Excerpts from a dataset
►

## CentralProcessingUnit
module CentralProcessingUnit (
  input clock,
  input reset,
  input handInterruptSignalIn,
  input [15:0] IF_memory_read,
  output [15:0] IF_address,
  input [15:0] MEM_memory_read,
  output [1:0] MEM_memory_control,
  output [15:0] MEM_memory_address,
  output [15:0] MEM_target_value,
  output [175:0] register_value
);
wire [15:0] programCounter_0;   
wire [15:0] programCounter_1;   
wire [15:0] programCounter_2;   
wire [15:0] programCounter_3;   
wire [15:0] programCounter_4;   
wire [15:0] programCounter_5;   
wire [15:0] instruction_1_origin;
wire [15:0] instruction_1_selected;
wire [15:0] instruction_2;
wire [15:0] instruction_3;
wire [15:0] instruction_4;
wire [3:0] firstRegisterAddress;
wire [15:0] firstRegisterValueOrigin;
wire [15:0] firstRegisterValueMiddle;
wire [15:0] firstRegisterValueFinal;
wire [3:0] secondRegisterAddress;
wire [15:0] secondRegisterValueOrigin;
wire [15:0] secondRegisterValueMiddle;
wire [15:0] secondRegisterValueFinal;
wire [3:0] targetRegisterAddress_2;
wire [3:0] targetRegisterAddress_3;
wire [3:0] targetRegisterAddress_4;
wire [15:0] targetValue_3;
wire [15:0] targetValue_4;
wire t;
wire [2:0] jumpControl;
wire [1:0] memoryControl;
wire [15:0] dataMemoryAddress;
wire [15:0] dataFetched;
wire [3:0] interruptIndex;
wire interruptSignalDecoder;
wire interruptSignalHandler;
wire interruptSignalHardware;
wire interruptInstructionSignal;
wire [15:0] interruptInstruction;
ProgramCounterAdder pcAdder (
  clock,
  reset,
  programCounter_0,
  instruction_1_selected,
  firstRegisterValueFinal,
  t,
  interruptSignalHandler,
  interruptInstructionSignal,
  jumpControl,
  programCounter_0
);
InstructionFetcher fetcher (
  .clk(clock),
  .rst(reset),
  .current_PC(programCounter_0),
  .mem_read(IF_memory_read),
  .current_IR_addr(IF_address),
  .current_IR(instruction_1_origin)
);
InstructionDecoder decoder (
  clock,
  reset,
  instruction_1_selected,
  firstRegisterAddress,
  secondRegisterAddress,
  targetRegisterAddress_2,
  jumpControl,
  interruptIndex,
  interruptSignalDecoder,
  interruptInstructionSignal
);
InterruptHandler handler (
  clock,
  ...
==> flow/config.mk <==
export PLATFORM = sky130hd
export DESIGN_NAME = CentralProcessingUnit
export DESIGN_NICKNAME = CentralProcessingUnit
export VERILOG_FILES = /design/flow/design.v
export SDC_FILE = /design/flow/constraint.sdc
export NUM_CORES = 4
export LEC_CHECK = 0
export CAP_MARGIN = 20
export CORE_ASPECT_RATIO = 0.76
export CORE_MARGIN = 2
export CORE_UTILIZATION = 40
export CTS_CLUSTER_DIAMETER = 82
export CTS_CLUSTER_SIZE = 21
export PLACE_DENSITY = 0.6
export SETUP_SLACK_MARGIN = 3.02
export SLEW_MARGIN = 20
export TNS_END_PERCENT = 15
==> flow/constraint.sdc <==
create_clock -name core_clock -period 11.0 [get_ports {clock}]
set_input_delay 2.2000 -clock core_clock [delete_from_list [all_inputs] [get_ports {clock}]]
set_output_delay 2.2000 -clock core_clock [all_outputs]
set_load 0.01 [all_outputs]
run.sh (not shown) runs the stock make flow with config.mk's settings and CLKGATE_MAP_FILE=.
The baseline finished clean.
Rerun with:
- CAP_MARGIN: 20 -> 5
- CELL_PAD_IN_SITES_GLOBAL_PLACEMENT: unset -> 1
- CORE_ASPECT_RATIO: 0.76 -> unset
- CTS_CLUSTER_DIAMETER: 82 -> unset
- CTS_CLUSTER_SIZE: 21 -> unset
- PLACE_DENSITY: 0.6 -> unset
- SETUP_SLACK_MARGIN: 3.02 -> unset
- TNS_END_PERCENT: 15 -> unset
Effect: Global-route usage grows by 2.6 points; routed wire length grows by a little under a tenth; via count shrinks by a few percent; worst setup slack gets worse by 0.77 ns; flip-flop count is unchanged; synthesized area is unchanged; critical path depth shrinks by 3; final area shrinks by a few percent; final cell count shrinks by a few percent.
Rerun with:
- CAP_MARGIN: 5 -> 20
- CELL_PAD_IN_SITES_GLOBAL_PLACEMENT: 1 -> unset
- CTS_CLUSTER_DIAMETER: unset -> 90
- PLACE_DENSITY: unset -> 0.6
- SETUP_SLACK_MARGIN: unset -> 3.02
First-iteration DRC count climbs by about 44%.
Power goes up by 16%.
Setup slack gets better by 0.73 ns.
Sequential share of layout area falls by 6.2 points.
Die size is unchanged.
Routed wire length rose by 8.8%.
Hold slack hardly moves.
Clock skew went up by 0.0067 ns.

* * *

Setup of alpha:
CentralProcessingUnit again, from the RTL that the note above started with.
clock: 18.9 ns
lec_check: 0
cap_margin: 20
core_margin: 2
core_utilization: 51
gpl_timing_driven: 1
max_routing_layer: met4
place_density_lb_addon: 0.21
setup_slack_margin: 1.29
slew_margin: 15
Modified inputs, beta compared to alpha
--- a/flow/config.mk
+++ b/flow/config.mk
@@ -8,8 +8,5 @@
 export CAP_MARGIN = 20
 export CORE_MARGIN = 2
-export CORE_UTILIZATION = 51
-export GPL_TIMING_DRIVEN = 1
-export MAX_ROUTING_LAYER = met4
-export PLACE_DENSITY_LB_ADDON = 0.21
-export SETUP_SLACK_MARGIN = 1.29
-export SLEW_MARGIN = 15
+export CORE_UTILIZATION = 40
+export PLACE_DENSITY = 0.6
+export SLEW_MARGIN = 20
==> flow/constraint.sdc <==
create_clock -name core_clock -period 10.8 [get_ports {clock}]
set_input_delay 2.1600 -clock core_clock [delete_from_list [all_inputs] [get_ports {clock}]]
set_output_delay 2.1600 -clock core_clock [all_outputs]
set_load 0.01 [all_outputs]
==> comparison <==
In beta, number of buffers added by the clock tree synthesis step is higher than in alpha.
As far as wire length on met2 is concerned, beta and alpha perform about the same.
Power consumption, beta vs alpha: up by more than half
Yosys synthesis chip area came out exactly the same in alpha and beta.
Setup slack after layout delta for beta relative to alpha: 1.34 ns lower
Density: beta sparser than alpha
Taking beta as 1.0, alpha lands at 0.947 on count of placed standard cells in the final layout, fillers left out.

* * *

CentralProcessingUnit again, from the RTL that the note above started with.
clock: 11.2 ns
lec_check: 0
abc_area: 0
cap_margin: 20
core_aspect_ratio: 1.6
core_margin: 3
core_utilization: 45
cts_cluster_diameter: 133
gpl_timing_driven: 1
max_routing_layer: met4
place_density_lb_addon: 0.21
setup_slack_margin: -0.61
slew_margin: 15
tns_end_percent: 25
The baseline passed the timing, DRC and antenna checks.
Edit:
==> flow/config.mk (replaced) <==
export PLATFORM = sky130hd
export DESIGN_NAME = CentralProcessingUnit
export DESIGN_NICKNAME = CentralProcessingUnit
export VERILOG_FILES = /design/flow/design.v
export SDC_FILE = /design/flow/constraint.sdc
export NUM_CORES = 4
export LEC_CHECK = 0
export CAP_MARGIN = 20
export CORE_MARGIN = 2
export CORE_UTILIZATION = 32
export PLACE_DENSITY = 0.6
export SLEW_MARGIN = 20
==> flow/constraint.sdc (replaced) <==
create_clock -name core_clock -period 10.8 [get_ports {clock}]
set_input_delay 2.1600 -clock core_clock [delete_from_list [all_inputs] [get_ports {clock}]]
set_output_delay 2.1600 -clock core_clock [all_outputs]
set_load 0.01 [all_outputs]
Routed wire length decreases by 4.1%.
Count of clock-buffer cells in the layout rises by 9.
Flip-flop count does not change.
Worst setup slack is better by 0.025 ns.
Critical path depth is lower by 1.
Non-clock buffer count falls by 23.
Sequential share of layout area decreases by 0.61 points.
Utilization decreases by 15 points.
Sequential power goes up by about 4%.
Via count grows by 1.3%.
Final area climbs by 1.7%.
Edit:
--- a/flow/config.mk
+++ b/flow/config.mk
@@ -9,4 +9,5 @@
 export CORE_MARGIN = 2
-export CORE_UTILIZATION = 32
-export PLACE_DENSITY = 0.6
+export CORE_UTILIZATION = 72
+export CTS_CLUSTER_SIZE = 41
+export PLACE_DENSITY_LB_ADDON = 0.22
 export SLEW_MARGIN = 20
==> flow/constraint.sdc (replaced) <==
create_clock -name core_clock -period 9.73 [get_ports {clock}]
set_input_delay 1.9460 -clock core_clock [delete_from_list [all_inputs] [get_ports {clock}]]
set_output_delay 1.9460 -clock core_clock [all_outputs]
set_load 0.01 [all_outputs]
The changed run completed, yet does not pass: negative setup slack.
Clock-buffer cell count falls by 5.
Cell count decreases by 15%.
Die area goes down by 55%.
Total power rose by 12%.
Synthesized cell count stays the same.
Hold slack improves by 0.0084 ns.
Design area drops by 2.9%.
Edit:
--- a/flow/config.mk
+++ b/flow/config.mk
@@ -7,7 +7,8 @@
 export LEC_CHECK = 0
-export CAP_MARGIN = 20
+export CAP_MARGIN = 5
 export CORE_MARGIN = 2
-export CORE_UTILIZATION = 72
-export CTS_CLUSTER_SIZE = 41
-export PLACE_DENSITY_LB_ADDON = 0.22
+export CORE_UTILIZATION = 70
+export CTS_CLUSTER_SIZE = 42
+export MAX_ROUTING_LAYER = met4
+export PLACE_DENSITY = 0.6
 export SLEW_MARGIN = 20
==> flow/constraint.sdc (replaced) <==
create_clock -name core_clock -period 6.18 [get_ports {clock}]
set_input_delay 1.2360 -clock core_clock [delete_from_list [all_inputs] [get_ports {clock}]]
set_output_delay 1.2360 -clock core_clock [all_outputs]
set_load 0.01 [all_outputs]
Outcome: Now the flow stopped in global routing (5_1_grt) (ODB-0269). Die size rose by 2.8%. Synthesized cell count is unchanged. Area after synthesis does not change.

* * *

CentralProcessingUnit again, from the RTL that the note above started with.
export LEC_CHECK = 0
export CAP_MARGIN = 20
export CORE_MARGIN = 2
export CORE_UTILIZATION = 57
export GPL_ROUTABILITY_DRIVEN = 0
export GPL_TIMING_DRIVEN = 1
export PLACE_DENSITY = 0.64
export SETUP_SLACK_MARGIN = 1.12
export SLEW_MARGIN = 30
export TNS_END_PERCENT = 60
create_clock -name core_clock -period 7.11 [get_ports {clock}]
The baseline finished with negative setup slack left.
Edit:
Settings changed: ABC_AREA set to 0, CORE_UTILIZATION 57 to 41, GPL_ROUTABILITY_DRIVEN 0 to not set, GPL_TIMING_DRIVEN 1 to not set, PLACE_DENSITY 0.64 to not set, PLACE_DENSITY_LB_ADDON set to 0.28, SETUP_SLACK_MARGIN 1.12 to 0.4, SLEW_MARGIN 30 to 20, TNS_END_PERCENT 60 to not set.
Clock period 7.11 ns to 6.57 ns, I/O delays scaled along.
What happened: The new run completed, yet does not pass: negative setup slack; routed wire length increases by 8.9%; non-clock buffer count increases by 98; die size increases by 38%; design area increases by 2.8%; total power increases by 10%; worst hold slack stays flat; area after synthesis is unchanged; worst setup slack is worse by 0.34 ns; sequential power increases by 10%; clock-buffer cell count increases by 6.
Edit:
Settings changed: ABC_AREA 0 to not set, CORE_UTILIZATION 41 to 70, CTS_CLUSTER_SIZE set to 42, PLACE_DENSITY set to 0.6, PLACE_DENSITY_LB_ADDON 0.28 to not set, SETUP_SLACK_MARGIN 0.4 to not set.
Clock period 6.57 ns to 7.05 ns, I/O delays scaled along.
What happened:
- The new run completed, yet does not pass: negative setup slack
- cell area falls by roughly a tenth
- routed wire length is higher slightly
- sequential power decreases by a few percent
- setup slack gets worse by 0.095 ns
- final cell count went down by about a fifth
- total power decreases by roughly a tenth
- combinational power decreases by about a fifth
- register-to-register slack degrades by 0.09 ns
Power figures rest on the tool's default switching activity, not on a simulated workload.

◄
►

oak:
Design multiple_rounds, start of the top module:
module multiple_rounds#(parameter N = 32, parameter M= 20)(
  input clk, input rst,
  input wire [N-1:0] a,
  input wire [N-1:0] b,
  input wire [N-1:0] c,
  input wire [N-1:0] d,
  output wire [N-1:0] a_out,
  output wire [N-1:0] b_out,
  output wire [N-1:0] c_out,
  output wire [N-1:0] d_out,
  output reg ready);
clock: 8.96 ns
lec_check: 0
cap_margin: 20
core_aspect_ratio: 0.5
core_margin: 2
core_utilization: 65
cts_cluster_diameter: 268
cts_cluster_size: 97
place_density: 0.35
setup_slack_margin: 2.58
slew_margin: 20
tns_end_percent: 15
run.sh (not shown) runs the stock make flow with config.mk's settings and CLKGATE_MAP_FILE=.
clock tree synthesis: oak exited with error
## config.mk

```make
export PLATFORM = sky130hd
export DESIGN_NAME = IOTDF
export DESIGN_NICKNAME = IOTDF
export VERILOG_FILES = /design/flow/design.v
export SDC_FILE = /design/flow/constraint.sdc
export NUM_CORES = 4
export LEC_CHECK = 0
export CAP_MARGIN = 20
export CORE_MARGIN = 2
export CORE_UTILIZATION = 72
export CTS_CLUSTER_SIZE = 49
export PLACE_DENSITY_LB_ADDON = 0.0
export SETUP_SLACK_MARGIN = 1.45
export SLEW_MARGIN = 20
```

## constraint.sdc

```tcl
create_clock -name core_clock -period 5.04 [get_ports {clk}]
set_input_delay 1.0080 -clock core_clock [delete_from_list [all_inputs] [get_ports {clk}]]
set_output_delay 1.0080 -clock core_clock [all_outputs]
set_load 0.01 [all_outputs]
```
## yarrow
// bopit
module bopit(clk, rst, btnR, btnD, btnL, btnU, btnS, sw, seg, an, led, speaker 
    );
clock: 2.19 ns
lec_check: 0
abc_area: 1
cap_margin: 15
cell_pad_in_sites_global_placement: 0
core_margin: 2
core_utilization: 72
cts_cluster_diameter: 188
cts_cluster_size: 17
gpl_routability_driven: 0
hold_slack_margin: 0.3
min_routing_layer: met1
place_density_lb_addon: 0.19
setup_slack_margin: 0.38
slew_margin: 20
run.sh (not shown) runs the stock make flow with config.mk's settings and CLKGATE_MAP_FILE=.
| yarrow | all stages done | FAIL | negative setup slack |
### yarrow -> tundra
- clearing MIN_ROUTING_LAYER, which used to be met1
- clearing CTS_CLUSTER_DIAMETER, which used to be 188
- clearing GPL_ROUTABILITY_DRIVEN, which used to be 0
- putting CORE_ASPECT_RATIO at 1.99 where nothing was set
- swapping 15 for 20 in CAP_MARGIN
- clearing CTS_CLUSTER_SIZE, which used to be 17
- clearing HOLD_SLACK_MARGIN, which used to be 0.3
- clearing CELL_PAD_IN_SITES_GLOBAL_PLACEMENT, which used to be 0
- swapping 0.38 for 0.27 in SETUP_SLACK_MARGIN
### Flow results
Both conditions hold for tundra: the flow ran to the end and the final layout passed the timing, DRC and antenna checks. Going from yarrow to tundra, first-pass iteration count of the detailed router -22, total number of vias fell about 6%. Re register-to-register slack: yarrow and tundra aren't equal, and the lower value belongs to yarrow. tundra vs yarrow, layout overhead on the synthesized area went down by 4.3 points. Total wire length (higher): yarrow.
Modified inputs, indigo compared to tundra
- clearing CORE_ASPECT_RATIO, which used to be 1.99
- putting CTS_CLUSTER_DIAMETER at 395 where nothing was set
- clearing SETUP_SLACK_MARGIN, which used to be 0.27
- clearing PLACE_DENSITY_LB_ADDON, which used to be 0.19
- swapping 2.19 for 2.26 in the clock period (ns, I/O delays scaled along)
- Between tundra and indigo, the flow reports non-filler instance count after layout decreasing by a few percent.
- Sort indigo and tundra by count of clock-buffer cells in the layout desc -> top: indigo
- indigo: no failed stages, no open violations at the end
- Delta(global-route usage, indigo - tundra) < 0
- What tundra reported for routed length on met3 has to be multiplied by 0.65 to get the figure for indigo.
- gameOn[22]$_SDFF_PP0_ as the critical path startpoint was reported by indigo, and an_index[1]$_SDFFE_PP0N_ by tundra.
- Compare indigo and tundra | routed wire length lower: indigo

◄

Task brief –
Each line holding "lower" in the records should be copied out.

Your response –
Setup slack after layout delta for beta relative to alpha: 1.34 ns lower
Critical path depth is lower by 1.
Both conditions hold for tundra: the flow ran to the end and the final layout passed the timing, DRC and antenna checks. Going from yarrow to tundra, first-pass iteration count of the detailed router -22, total number of vias fell about 6%. Re register-to-register slack: yarrow and tundra aren't equal, and the lower value belongs to yarrow. tundra vs yarrow, layout overhead on the synthesized area went down by 4.3 points. Total wire length (higher): yarrow.
- Compare indigo and tundra | routed wire length lower: indigo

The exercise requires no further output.